Task data START

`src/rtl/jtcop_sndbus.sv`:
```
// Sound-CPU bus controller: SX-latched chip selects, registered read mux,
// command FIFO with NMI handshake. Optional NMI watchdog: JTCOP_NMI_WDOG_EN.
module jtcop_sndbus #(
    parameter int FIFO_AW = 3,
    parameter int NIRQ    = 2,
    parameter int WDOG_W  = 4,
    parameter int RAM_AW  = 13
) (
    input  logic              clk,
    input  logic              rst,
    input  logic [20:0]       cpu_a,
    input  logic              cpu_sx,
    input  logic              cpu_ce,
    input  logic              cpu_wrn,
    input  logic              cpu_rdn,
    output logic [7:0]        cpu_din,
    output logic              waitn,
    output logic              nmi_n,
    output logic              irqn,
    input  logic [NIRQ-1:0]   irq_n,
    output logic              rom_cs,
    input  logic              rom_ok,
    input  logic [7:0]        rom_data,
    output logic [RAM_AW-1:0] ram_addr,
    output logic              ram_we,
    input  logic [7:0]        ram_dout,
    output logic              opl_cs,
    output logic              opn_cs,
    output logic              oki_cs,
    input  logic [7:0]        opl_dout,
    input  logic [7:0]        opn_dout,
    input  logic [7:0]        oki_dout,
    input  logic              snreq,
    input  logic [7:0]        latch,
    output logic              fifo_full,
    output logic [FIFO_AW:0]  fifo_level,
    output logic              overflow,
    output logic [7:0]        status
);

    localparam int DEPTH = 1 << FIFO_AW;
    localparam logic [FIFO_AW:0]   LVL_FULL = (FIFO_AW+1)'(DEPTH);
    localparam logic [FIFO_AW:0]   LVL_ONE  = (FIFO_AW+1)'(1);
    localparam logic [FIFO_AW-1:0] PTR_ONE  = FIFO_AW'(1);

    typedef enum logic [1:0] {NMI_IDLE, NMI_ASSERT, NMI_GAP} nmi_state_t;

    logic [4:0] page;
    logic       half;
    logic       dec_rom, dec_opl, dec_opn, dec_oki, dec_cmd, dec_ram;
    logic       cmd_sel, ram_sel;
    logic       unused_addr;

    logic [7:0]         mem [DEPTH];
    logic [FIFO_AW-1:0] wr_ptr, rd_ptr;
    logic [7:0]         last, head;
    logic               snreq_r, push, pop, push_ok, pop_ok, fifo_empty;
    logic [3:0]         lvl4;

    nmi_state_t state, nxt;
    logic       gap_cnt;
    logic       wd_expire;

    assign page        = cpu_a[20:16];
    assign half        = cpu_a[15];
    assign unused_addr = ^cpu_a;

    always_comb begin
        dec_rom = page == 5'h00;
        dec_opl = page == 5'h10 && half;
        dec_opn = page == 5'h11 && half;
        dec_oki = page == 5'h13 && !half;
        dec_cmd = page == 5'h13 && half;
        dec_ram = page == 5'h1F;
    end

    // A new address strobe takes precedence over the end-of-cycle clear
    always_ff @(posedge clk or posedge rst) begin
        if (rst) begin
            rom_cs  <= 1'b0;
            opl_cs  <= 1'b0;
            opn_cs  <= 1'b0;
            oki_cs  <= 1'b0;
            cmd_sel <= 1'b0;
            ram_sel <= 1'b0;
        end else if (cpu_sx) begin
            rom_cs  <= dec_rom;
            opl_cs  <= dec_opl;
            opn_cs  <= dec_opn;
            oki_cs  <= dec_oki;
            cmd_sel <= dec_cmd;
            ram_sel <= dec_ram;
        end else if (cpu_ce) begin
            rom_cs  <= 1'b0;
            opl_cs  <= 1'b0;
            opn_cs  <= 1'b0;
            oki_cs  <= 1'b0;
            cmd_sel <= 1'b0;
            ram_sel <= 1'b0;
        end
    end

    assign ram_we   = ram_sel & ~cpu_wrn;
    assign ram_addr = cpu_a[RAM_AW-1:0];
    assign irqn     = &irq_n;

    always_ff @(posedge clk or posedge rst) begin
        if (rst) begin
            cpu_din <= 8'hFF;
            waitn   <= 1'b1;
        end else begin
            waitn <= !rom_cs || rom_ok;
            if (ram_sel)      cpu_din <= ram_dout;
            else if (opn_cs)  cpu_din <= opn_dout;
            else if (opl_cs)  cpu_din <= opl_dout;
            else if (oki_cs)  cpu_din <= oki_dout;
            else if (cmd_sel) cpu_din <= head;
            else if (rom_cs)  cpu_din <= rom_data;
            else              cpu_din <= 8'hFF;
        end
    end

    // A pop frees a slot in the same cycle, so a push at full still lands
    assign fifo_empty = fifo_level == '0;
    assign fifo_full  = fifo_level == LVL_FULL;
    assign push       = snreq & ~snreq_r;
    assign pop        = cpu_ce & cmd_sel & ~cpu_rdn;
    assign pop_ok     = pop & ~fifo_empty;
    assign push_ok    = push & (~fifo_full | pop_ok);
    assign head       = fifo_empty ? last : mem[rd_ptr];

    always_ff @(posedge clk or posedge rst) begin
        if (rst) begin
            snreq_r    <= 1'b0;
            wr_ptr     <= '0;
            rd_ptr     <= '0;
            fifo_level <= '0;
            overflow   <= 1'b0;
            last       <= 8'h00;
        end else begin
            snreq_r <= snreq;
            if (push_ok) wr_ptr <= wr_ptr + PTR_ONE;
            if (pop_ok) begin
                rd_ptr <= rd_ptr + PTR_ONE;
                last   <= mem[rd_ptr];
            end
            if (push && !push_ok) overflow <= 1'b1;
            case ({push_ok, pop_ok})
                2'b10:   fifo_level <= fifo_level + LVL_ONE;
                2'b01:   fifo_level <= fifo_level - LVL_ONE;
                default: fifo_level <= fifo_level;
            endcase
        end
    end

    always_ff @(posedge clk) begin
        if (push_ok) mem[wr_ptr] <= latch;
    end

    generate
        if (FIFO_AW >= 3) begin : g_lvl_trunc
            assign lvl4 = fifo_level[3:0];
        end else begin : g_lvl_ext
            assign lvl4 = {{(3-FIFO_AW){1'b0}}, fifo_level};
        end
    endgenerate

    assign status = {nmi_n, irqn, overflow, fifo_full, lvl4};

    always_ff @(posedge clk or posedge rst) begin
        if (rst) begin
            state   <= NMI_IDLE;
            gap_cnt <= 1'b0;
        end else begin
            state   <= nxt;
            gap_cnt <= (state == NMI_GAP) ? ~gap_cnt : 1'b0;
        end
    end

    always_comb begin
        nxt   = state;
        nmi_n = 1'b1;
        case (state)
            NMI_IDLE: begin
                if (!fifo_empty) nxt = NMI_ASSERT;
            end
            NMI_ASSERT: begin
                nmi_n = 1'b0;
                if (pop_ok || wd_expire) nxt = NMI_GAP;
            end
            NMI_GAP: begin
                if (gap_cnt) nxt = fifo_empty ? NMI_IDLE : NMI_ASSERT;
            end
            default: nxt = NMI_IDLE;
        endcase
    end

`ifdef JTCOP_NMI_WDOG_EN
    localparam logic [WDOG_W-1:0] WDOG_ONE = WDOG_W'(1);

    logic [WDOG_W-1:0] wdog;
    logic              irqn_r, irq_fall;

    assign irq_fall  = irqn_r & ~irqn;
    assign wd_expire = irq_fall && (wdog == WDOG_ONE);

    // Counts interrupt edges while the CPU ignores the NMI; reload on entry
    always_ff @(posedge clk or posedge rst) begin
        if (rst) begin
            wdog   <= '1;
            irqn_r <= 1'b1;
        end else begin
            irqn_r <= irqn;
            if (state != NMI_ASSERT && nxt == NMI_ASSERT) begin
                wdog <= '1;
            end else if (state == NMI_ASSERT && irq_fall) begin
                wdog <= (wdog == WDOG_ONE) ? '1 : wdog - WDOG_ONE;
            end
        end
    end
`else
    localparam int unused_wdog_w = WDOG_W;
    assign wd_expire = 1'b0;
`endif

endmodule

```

Task data END

Problem to work on
Say how many lines above contain the string "DEPTH", writing only the number.

Reply
3